La sombra de Roma y la impunidad extendida
El caso de Alfonso Pedrajas no es el único. Ya están en marcha nuevas investigaciones contra otros jesuitas, incluidos los presuntos encubridores del sacerdote Luis Roma, también español, cuyo caso —enterrado durante años— fue reabierto en 2024 gracias al testimonio de víctimas y exmiembros de la orden. Las imágenes, los diarios, los testimonios: las pruebas no faltan. Faltó, durante años, la voluntad institucional.
Más de 500 víctimas han sido identificadas por organizaciones bolivianas. Niñas y niños que vivieron en internados, colegios y misiones rurales, en contextos de extrema vulnerabilidad, en los márgenes del Estado, donde la Iglesia tenía más poder que cualquier autoridad civil. En esos entornos, los abusos sexuales no fueron la excepción: fueron el sistema.
Y como suele suceder con el abuso sistemático, no habría sido posible sin la complicidad silenciosa de muchos que sabían. Sacerdotes, superiores, responsables institucionales. Sabían y callaron. O peor: sabían y protegieron a los agresores, trasladándolos de ciudad, ocultando sus expedientes, negociando con la culpa ajena desde el confort de su sotana.
Silencio institucional y deuda pendiente
Mientras la justicia avanza lentamente, la Compañía de Jesús en Bolivia ha optado por desaparecer del debate público. Hace meses que no emite comunicados, no actualiza su página web ni responde a los medios. El silencio de la institución contrasta con el coraje de las víctimas, que han tenido que reconstruir sus historias una y otra vez para que alguien las escuche.
Ese silencio es parte del problema. No se trata solo de lo que ocurrió en el pasado, sino de lo que no ocurre en el presente. No hay reparación posible sin una asunción clara de responsabilidades, sin transparencia, sin una actitud activa para desmontar las estructuras que permitieron el horror.
Este caso —como tantos otros en distintos rincones del mundo— pone en evidencia el poder de las instituciones masculinas, jerárquicas y cerradas para silenciar el daño y preservar su imagen. El encubrimiento de los abusos no es un accidente, sino una consecuencia lógica de un sistema que concede autoridad absoluta sin rendición de cuentas y que siempre protegió más al agresor que a la víctima.

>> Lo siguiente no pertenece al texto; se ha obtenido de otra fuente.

### src/rtl/fetch_stage.sv
// Fetch stage: PC, instruction register and opcode predecode for the control decoder.
// Optional macro FETCH_ILLEGAL_TRAP_EN halts on opidx 24..30 and flags illegal.
module fetch_stage (
    input  logic        clk,
    input  logic        rst,
    output logic [7:0]  imem_addr,
    output logic        imem_re,
    input  logic [17:0] imem_rdata,
    output logic [26:0] opcode_o,
    output logic [7:0]  imm_o,
    output logic [7:0]  pc_o,
    output logic        instr_valid,
    input  logic        instr_ready,
    input  logic        pc_mux,
    input  logic        pc_we,
    output logic        halted,
    output logic        illegal
);

    typedef enum logic [2:0] {
        IDLE,
        FETCH,
        CAPTURE,
        HOLD,
        HALT
    } state_t;

    state_t      state;
    logic [7:0]  pc;
    logic [4:0]  opidx;
    logic [22:0] onehot;
    logic        bad_op;
    logic        trap_ill;
    logic        stop;
    logic        unused_rsvd;

    assign opidx       = imem_rdata[17:13];
    assign unused_rsvd = imem_rdata[8];
    assign imem_addr   = pc;

    always_comb begin
        onehot = '0;
        for (int i = 0; i < 23; i++)
            onehot[i] = (opidx == 5'(i + 1));
    end

    assign bad_op = (opidx >= 5'd24) && (opidx != 5'd31);

`ifdef FETCH_ILLEGAL_TRAP_EN
    assign trap_ill = bad_op;
`else
    // Unknown opcodes fall through as NOOPs: onehot is already zero.
    assign trap_ill = 1'b0 & bad_op;
`endif

    assign stop = (opidx == 5'd31) || trap_ill;

    always_ff @(posedge clk) begin
        if (rst) begin
            state       <= IDLE;
            pc          <= '0;
            imem_re     <= 1'b0;
            opcode_o    <= '0;
            imm_o       <= '0;
            pc_o        <= '0;
            instr_valid <= 1'b0;
            halted      <= 1'b0;
            illegal     <= 1'b0;
        end else begin
            unique case (state)
                IDLE: begin
                    state   <= FETCH;
                    imem_re <= 1'b1;
                end
                FETCH: begin
                    state   <= CAPTURE;
                    imem_re <= 1'b0;
                end
                CAPTURE: begin
                    if (stop) begin
                        state   <= HALT;
                        halted  <= 1'b1;
                        illegal <= trap_ill;
                    end else begin
                        state       <= HOLD;
                        instr_valid <= 1'b1;
                        opcode_o    <= {imem_rdata[12:11],
                                        imem_rdata[10:9],
                                        onehot};
                        imm_o       <= imem_rdata[7:0];
                        pc_o        <= pc;
                    end
                end
                HOLD: begin
                    if (instr_ready) begin
                        state       <= FETCH;
                        imem_re     <= 1'b1;
                        instr_valid <= 1'b0;
                        opcode_o    <= '0;
                        if (pc_we)
                            pc <= pc_mux ? imm_o : pc + 8'd1;
                    end
                end
                HALT: begin
                    state <= HALT;
                end
                default: begin
                    state <= IDLE;
                end
            endcase
        end
    end

endmodule

### config.mk
export PLATFORM = sky130hd
export DESIGN_NAME = fetch_stage
export DESIGN_NICKNAME = d
export VERILOG_FILES = /design/src/rtl/fetch_stage.sv
export SDC_FILE = /design/constraint.sdc
export NUM_CORES = 1
export LEC_CHECK = 0
export BUFFER_PORTS_ARGS = -buffer_cell sky130_fd_sc_hd__buf_2
export CORE_ASPECT_RATIO = 1.75
export CORE_MARGIN = 4
export CORE_UTILIZATION = 45
export DETAILED_ROUTE_END_ITERATION = 8
export PLACE_DENSITY = 0.82
export SYNTH_ARGS = -nofsm -noshare
export SYNTH_HDL_FRONTEND = slang
export SYNTH_SLANG_ARGS = --single-unit
### constraint.sdc
create_clock -name clk -period 2.25 [get_ports clk]
set_clock_uncertainty 0.15 [all_clocks]
set_input_delay 0.1125 -clock clk [delete_from_list [all_inputs] [get_ports clk]]
set_output_delay 0.1125 -clock clk [all_outputs]
set_load 0.1 [all_outputs]
---- Yosys cells after proc, flatten, opt, wreduce, memory -nomap -nowiden ----
Cells that the tools add are included.
storage, ports and cells
  flip-flop bits (word level) ............. 57
  bits in latches ......................... 0
  bits in writable memories ............... 0
  memory bits (read-only) ................. 0
  bits of input ports ..................... 23
  output and inout bits ................... 55
  word-level logic and storage cells ...... 60
  memories ................................ 0
operators by class
  $add $sub $neg .......................... 1
  multipliers ............................. 0
  divide/modulo/power cells ............... 0
  order comparisons ....................... 0
  equality and inequality tests ........... 30
  shift operators ......................... 0
  muxes and demuxes ....................... 12
  bitwise gates (word level) .............. 1
  reductions and logical operators ........ 8
operator list
  cell                                                             number
  27-bit two-way mux                                               2
  27-bit one-hot mux with 2 select lines                           1
  5-bit == test, second input constant                             9
  5-bit by 4-bit == test with 1-bit output, second input constant  8
  5-bit by 3-bit == test with 1-bit output, second input constant  4
  3-bit one-hot mux with 5 select lines                            1
  5-bit by 2-bit == test with 1-bit output, second input constant  2
  8-bit by 1-bit adder with 8-bit output, second input constant    1
  8-bit two-way mux                                                1
  3-bit by 2-bit == test with 1-bit output, second input constant  2
  3-bit two-way mux                                                2
  2-bit AND reduction                                              3
  3-bit AND reduction                                              2
  5-bit by 1-bit == test with 1-bit output, second input constant  1
  2-bit != test, second input constant                             2
  3-bit by 1-bit == test with 1-bit output, second input constant  1
  3-bit == test, second input constant                             1
  3-bit zero test                                                  1
  1-bit two-way mux                                                3
  1-bit one-hot mux with 3 select lines                            1
  3-bit nonzero test                                               1
  1-bit one-hot mux with 2 select lines                            1
  2-bit nonzero test                                               1
  1-bit inverter                                                   1

---- Depth between registers and ports, before layout ----
  word-level depth ........................ 3
  gate-level depth with buffers ........... 6
  depth with buffers taken out ............ 5

---- Worst setup path before layout ----
OpenSTA, ideal clock, no wires.
  path kind ............................... register to register
  from .................................... register pc[1] (netlist: imem_addr[1])
  to ...................................... register pc[6] (netlist: imem_addr[6])
  setup time .............................. 0.086 ns
  arrival time ............................ 1.965 ns
  data required time ...................... 2.014 ns
  slack ................................... 0.049 ns
  stages on the path, launching flop included .. 6
  path buffers ............................ 0
  period minus slack after synthesis ...... 2.201 ns
  path through ............................ dfxtp_1 -> ha_1 -> nand3_1 -> o21bai_1 -> a21oi_1 -> a211oi_1
on the way
  cells in the longest elaborated chain, start to end .. 2
ends and longest elaborated chain
  element                                 line  text
  start, declared                         29    logic [7:0] pc;
  start signal, assigned                  101   pc <= pc_mux ? imm_o : pc + 8'd1;
  8-bit by 1-bit adder with 8-bit output  101
  8-bit two-way mux                       101
Every way passes these cells.
A chain may end at the register's enable or synchronous reset.

---- Worst setup path after layout ----
  from .................................... register state[0]
  to ...................................... register opcode_o[3]
on the way
  cells in the longest elaborated chain, start to end .. 3
  elaborated cells between the ends (all ways) .. 7
  classes of those cells .................. 4 x eq/ne; 1 x mux; 2 x reduce/logical
ends and longest elaborated chain
  element                                                               line  text
  start, declared                                                       28    state_t state;
  start signal, assigned                                                60    state <= IDLE;
  start signal, assigned                                                72    state <= FETCH;
  start signal, assigned                                                76    state <= CAPTURE;
  3-bit by 2-bit == test with 1-bit output                              70    unique case (state)
  2-bit != test (no line) / 2-bit nonzero test (equally long branches)  --
  3-bit AND reduction (no line)                                         --
  end signal, assigned                                                  87    opcode_o <= {imem_rdata[12:11],
  end, declared                                                         9     output logic [26:0] opcode_o,
Parallel ways exist; a longest one is shown, timed or not.

==> results by stage <==
Yosys:
- The number of flops mapped to enable cells by yosys is 0.
- The number of unique standard cell types used by synthesis is 41.
- During synthesis, Yosys emitted a total of 0 warnings.
- A synthesized cell averages 8.72 sq um.
- The flip-flop and latch count after synthesis is 57.
- The total standard cell area after synthesis is 2330 sq um.
- Synthesis handed over a netlist of 267 instances.
- The part of the Yosys area used for sequential elements is 0.490.
- By area the synthesized netlist is led by sky130_fd_sc_hd__dfxtp_1, sky130_fd_sc_hd__a22oi_1, sky130_fd_sc_hd__nand2_1, sky130_fd_sc_hd__nor2_1, sky130_fd_sc_hd__a21oi_1.
- The leading register cell type out of synthesis is sky130_fd_sc_hd__dfxtp_1.
- Summed over all instances, the cell type with the most area after synthesis is sky130_fd_sc_hd__dfxtp_1.
- The fraction of synthesis flops using an asynchronous set or reset pin is 0.
- Synthesis produced a netlist with a net count of 291.
- The area share of the largest cell type after synthesis is 0.490.

Die:
- The height of the die is 103 microns.
- For this configuration, the core starts out at a cell density of 0.468.
- In this run the horizontal extent of the chip is 62.4 microns.
- The initialized floorplan defines 34 standard-cell rows.
- The area of the core is 4980 sq um.
- During I/O placement, the number of pins put on the boundary was 78.
- The die footprint is 6430 sq um.

Setup path:
- The worst path arrival time is 2150 ps.
- The critical path endpoint category is a register.
- The worst register-to-register path has a setup slack of 200 ps.
- The setup path with the least slack is of type reg2reg.
- Of all nets on the critical path, the largest fanout is 28.
- The kind of start point of the critical path is a register.
- The required time at the endpoint of the critical path is 2350 ps.
- Traced cell by cell, the critical path runs through o311ai_4 > a22oi_1 > nor2_1.
- The longest individual stage delay on the worst path is 990 ps.
- For this design, the slowest cell found on the critical path is sky130_fd_sc_hd__o311ai_4.

Place:
- In this run the cell area measured after placement is 2730 sq um.
- The congestion estimate from routability-driven global placement came to 0.824.
- The count of buffers added on input and output ports is 75.
- The wire-length estimate of the detail-placed layout is 4380 microns.

Power and ir drop:
- The portion of total power attributed to combinational logic is 0.161.
- In this run the power spent charging and discharging nets is 0.658 mW.
- The share of total power in sequential cells is 0.479.
- The internal power contribution is 1.54 mW.
- The fraction of power spent switching nets is 0.300.
- The worst-case IR drop observed on VDD is 0.634 mV.
- The static leakage is 1.27 nW.
- The clock network power share is 0.360.
- In this run the power density over the cells is 727 nW/um^2.

Timing:
- The number of max-slew violations in the final report came to 0.
- The time the worst path needs with I/O delays and setup is 2050 ps.
- The count of endpoints failing hold in the final timing report was 0.
- The fraction of the cycle the final worst path needs is 0.910.
- The actual transition at the worst max-transition pin is 1080 ps.
- The upper clock frequency limit is 488 MHz.
- Setup repair after global routing left no endpoint under its margin.
- The total of endpoints with negative setup slack in the final report is 0.
- The setup TNS after final layout is 0 ps.
- The worst max-slew margin expressed relative to the limit is 0.280.

Route:
- The DRC violation count after routing is 0.
- Wire segments on met3 add up to 440 microns in the final route.
- In the final routed layout, each cell accounts on average for 15.1 microns.
- In this run the top signal layer used is met4.
- After detailed routing, the total wire length is 6270 microns.
- After detailed routing, the wire length on met1 is 2310 microns.
- The number of iterations in the first detailed-routing pass is 5.
- The number of vias after detailed routing is 2298.
- The count of routing violations after the opening detailed-route iteration is 107.
- The routed length on met2 is 3320 microns.
- Using the TritonRoute via totals, the vias-per-cell ratio works out to 5.55.
- The detail route stage leaves a number of antenna-violating nets equal to 0.

Clock network:
- No sink is reached through more buffers than the 2 on the longest clock path.
- Gates resized during post-CTS repair numbered 0.
- Clock latency on the worst-skew pair, taken at its later pin, is 320 ps.
- The CTS tree is built.
- CTS saw 57 sinks.
- The number of CTS-inserted buffers is 9.
- The cell chosen for the clock root is sky130_fd_sc_hd__clkbuf_8.
- After clock tree synthesis, the clock-pin slew on the worst setup and hold paths is 60 ps.
- The clock tree synthesis step divided the H-tree into 3 levels.

Final layout:
- The layout filler cell count is 448.
- The combined flip-flop and latch cell area is 1140 sq um.
- Summing all multi-input logic gate instances after layout gives 1090 sq um.
- After routing the design area is 3020 sq um.
- The area growth from synthesis to layout is 29.8%.
- The share of layout cells above drive strength 1 is 0.287.
- After the last flow step, the layout net total stands at 379.

Global route:
- In the global route stage, overall resource usage came out at 0.197.
- The pin count of the biggest net entering global routing is 34.
- The initial antenna violation count is 0.
- The first global-routing pass estimated 10000 microns of wire.
- The via count of the first global-routing pass came to 2175.
- For this run the aggregate overflow at the end of global routing stands at 0.

Flow run:
- The reported max-cap violation count is 0.

Min path:
- The type of the worst min-delay path is in2reg.

Run status:
- The flow ran to the end, and the final reports show no timing, DRC or antenna violations.
-- through the flow --
step | power, mW | cells | setup WS, ps | utilization | hold WS (ps)
global route | 2.30 | 413 | 108 | 0.607 | 119
finish | 2.20 | 414 | 202 | 0.607 | 120
detailed placement | 1.41 | 385 | 245 | 0.548 | 212
CTS | 2.22 | 413 | 220 | 0.607 | 99.8
global placement | 1.41 | 385 | 319 | 0.548 | 200
floorplan | 1.34 | 267 | 49.2 | - | 52.2
-- Yosys cell counts (3+ instances only) --
master / count
sky130_fd_sc_hd__dfxtp_1: 57
sky130_fd_sc_hd__nand2_1: 42
sky130_fd_sc_hd__nor2_1: 35
sky130_fd_sc_hd__a22oi_1: 27
sky130_fd_sc_hd__a21oi_1: 26
sky130_fd_sc_hd__clkbuf_1: 7
sky130_fd_sc_hd__buf_2: 5
sky130_fd_sc_hd__nand2b_1: 5
sky130_fd_sc_hd__a211oi_1: 4
sky130_fd_sc_hd__nand3_1: 4
sky130_fd_sc_hd__nor2b_1: 4
sky130_fd_sc_hd__o21ai_0: 4
sky130_fd_sc_hd__o31ai_1: 4
sky130_fd_sc_hd__a31oi_1: 3
sky130_fd_sc_hd__nor3_1: 3
sky130_fd_sc_hd__nor4_1: 3
sky130_fd_sc_hd__nor4b_2: 3
-- placed cells by master (no fill, tap or decap), drive strengths merged, types with 4 or more instances in the layout --
cell / synthesis / layout
buf: 10 / 81
dfxtp: 57 / 57
nand2: 42 / 42
nor2: 35 / 35
a22oi: 27 / 27
a21oi: 26 / 26
dlygate4sd3: 0 / 13
clkbuf: 7 / 12
nand2b: 5 / 5
nand3: 5 / 5
o21ai: 5 / 5
nor2b: 4 / 4
a211oi: 4 / 4
o31ai: 4 / 4
-- metal layers --
layer / up-vias / global-route usage
met5: - / 0
met4: 0 / 0.119
met3: 16 / 0.0676
met2: 101 / 0.351
met1: 1050 / 0.196
li1: 1131 / -
-- cells by family after synthesis --
group	after synthesis	share of synthesized area
simple gates	111	0.233
compound gates	77	0.225
flops	57	0.490
buf+inv	19	0.0414
mux	1	0.00430
fa+ha+maj	1	0.00537
other cells	1	0.00161
-- registers in the layout (all words and copies together) (netlist names) --
signal / cells
imem_re: 1
state: 3
pc_o: 8
halted: 1
instr_valid: 1
imem_addr: 8
opcode_o: 27
imm_o: 8
-- what timing repair did --
item | CTS | global route
endpoints found under the hold margin | 13 | 0
hold buffers | 13 | 0
buffers inserted | 0 | 0
-- path summary, 6_finish.rpt --
path / from / to / cells past startpoint
max: state[0] / opcode_o[3] / 3
min: rst / opcode_o[2] / 2
max reg2reg: state[0] / opcode_o[3] / 3
min reg2reg: pc_o[5] / pc_o[5] / 2
-- worst max-delay path: cells and delay by family (launching register included) --
family | cells | cell delay [ps]
and+or+nand+nor | 1 | 140
AOI/OAI and AO/OA | 2 | 1230
DFF | 1 | 450
-- final cells by class --
class,instances,share of cell area
multi-input cells,191,0.361
well taps,54,0.0224
clock inverters,3,0.00579
clock buffers,12,0.0480
inverters,2,0.00248
flip-flops and latches,57,0.377
repair buffers,94,0.182
diodes,1,0.000828
-- power by group through the flow --
stage | clock, mW | combinational (mW) | sequential, mW
after global placement | 0 | 0.333 | 1.07
after detailed placement | 0 | 0.337 | 1.07
final | 0.791 | 0.354 | 1.05
after global routing | 0.869 | 0.375 | 1.06
after floorplan | 0 | 0.131 | 1.21
after CTS | 0.816 | 0.355 | 1.05
No activity file was read; power rests on OpenSTA's default activity.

Memoria, justicia y reparación
La sentencia contra Alaix y Recolons no es una victoria total, pero es una grieta en el muro de la impunidad. Una grieta por donde se cuelan las voces de quienes nunca fueron escuchados. Porque lo esencial no es si pasarán un año entre rejas, sino si la sociedad —y la propia Iglesia— estará a la altura del reto que implica reconocer, reparar y garantizar que nada de esto vuelva a ocurrir.
El verdadero perdón no lo dicta un tribunal. Lo conceden, o no, las víctimas. Y para que eso sea posible, hace falta mucho más que una condena simbólica. Hace falta verdad, justicia y un compromiso real con la memoria. Y eso, de momento, sigue pendiente.